Diese Debatte, die hier angezettelt worden ist - man muss sagen, dass sie auf eine Pressemitteilung von Herrn Thümler zurückgeht -, finde ich wirklich unsäglich. Ich will Ihnen einmal vorlesen, was der Bundesinnenminister dazu gesagt hat. Vor einem Jahr hat eine Pressekonferenz stattgefunden, auf der über die Kriminalstatistiken bundesweit berichtet worden ist. Damals hat der Bundesinnenminister, Herr de Maizière, festgestellt, dass die Kriminalität, auch die Jugendkriminalität, insgesamt zurückgeht. Er hat auch folgenden Satz gesagt - ich zitiere -:

„Die subjektive Wahrnehmung der Sicherheitssituation ist schlechter als die objektive Lage.“

Das ist ein interessanter Satz.

(Hans-Dieter Haase [SPD]: So ist es!)

Jetzt lese ich einmal vor, was Sie, Herr Thümler, in Ihrer Presseerklärung gesagt haben - jetzt kommt wieder ein Zitat -:

„Die Gewaltbereitschaft unter Jugendlichen hat ein Maß angenommen, das an Brutalität kaum zu überbieten ist.“

Das heißt, dass Sie sich in diesem Fall nicht an die objektiven Tatsachen gehalten haben, sondern an die subjektive Wahrnehmung der Sicherheitssituation.
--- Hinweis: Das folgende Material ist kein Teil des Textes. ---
<file path="src/rtl/weight_loader_pkg.sv">
// Shared defaults and FSM encoding for the weight loader.
// Also holds the helper that clamps the requested row count to a legal range.
package weight_loader_pkg;

    localparam int unsigned N_DEFAULT     = 40;
    localparam int unsigned NDATA_DEFAULT = 24;
    localparam int unsigned NADDR_DEFAULT = 9;
    localparam int unsigned DEPTH_DEFAULT = 225;

    typedef enum logic [1:0] {
        ST_IDLE  = 2'd0,
        ST_FILL  = 2'd1,
        ST_WRITE = 2'd2,
        ST_DONE  = 2'd3
    } state_e;

    // Zero or an over-range request means "load the whole half-slice".
    function automatic int unsigned effective_rows(input logic [7:0] nrows,
                                                   input int unsigned depth);
        if (nrows == 8'd0 || 32'(nrows) > depth) begin
            return depth;
        end
        return 32'(nrows);
    endfunction

endpackage

</file>
<file path="src/rtl/weight_loader.sv">
// Collects a stream of weight words into N-lane rows and writes each completed
// row to the weight memory at consecutive row addresses of the selected slice.
module weight_loader
    import weight_loader_pkg::*;
#(
    parameter int unsigned N     = N_DEFAULT,
    parameter int unsigned Ndata = NDATA_DEFAULT,
    parameter int unsigned Naddr = NADDR_DEFAULT,
    parameter int unsigned DEPTH = DEPTH_DEFAULT
) (
    input  logic                 clk,
    input  logic                 rst,
    input  logic                 start,
    input  logic [1:0]           slc,
    input  logic [7:0]           nrows,
    input  logic [Ndata-1:0]     din,
    input  logic                 din_valid,
    output logic                 din_ready,
    output logic [Ndata*N-1:0]   out,
    output logic [Naddr-2:0]     wraddr,
    output logic [1:0]           wrslc,
    output logic                 wren,
    output logic                 busy,
    output logic                 done
);

    localparam int unsigned LW = (N > 1) ? $clog2(N) : 1;
    localparam int unsigned RW = Naddr - 1;
    localparam logic [LW-1:0] LAST_LANE = LW'(N - 1);

    state_e                    state_q, state_d;
    logic [LW-1:0]             lane_q, lane_d;
    logic [RW-1:0]             row_q, row_d;
    logic [RW-1:0]             last_row_q, last_row_d;
    logic [1:0]                slc_q, slc_d;
    logic [N-1:0][Ndata-1:0]   row_buf_q;
    logic [N-1:0][Ndata-1:0]   row_full;
    logic [N-1:0][Ndata-1:0]   out_q, out_d;
    logic [RW-1:0]             wraddr_q, wraddr_d;
    logic [1:0]                wrslc_q, wrslc_d;

    logic accept;
    logic row_complete;
    logic last_row;

    assign accept       = (state_q == ST_FILL) && din_valid;
    assign row_complete = accept && (lane_q == LAST_LANE);
    assign last_row     = (row_q == last_row_q);

    // ------------------------------------------------------------------
    // FSM: state register
    // ------------------------------------------------------------------
    // NOTE: sequential state uses non-blocking assignments so every register
    // samples the pre-edge values regardless of block ordering.
    always_ff @(posedge clk or negedge rst) begin
        if (!rst) begin
            state_q <= ST_IDLE;
        end else begin
            state_q <= state_d;
        end
    end

    // FSM: next-state logic
    // NOTE: every combinationally assigned signal gets a default first so no
    // path through the block leaves it unassigned and infers a latch.
    always_comb begin
        state_d = state_q;
        unique case (state_q)
            ST_IDLE:  if (start) state_d = ST_FILL;
            ST_FILL:  if (row_complete) state_d = ST_WRITE;
            ST_WRITE: state_d = last_row ? ST_DONE : ST_FILL;
            ST_DONE:  state_d = ST_IDLE;
            default:  state_d = ST_IDLE;
        endcase
    end

    // FSM: outputs decoded from the registered state only
    always_comb begin
        din_ready = (state_q == ST_FILL);
        wren      = (state_q == ST_WRITE);
        busy      = (state_q != ST_IDLE);
        done      = (state_q == ST_DONE);
    end

    // ------------------------------------------------------------------
    // Datapath
    // ------------------------------------------------------------------
    always_comb begin
        row_full         = row_buf_q;
        row_full[lane_q] = din;
    end

    always_comb begin
        lane_d     = lane_q;
        row_d      = row_q;
        last_row_d = last_row_q;
        slc_d      = slc_q;
        out_d      = out_q;
        wraddr_d   = wraddr_q;
        wrslc_d    = wrslc_q;

        if (state_q == ST_IDLE && start) begin
            slc_d      = slc;
            last_row_d = RW'(effective_rows(nrows, DEPTH) - 1);
            row_d      = '0;
            lane_d     = '0;
        end

        if (accept) begin
            lane_d = row_complete ? '0 : lane_q + 1'b1;
        end

        // The write-side registers are loaded together with the final lane so
        // they present the complete row during the single WRITE cycle.
        if (row_complete) begin
            out_d    = row_full;
            wraddr_d = row_q;
            wrslc_d  = slc_q;
        end

        if (state_q == ST_WRITE) begin
            row_d = row_q + 1'b1;
        end
    end

    always_ff @(posedge clk or negedge rst) begin
        if (!rst) begin
            lane_q     <= '0;
            row_q      <= '0;
            last_row_q <= '0;
            slc_q      <= '0;
            out_q      <= '0;
            wraddr_q   <= '0;
            wrslc_q    <= '0;
        end else begin
            lane_q     <= lane_d;
            row_q      <= row_d;
            last_row_q <= last_row_d;
            slc_q      <= slc_d;
            out_q      <= out_d;
            wraddr_q   <= wraddr_d;
            wrslc_q    <= wrslc_d;
        end
    end

    // NOTE: the lane buffer is deliberately not reset; every lane is rewritten
    // before a row is consumed, so reset would only add fan-out.
    always_ff @(posedge clk) begin
        if (accept) begin
            row_buf_q[lane_q] <= din;
        end
    end

    assign out    = out_q;
    assign wraddr = wraddr_q;
    assign wrslc  = wrslc_q;

endmodule

</file>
Das ist genau das, was Herr de Maizière gesagt hat.

(Beifall bei der LINKEN - Zuruf von der CDU: Ich bin gespannt, was das Opfer zu Ihren Worten gesagt hätte!)

Die Frage ist: Was nehmen Sie eigentlich zum Maßstab Ihrer Politik? Ist es die Wirklichkeit, oder sind es die Vorurteile? Diese Frage müssen Sie sich stellen.

(Beifall bei der LINKEN - Zuruf von der CDU: Unerhört! Sie sollten sich schämen!)

Es sind die Vorurteile, die Sie mit Ihren Äußerungen bedienen. Es ist nicht die wissenschaftlich begründete Analyse, die Sie zur Grundlage Ihrer politischen Entscheidungen machen. Das finde ich wirklich erbärmlich.

(Beifall bei der LINKEN)

Das zeigt auch, in welcher Tradition Sie stehen. Sie stehen in der Tradition der Vorurteile und nicht

in der Tradition der Aufklärung. In dieser Tradition steht unsere Partei.

(Beifall bei der LINKEN - Zuruf von der CDU: In welcher Tradition stehen Sie?)

Jetzt kommt immer der schöne Satz: Ja, die Kriminalität ist zurückgegangen, aber sie ist brutaler geworden. Dann gibt es Bilder, auf denen Jugendliche nachtreten. Es gibt da ganz schreckliche Bilder, wo jemand, der auf dem Boden liegt, noch einmal getreten wird. - Natürlich sind das schlimme Verbrechen, natürlich sind das ganz schlimme Dinge. Nur, Sie können niemandem nachweisen, dass es das nicht auch schon früher gegeben hat. Es gibt heute Videoüberwachungen in U-Bahnen.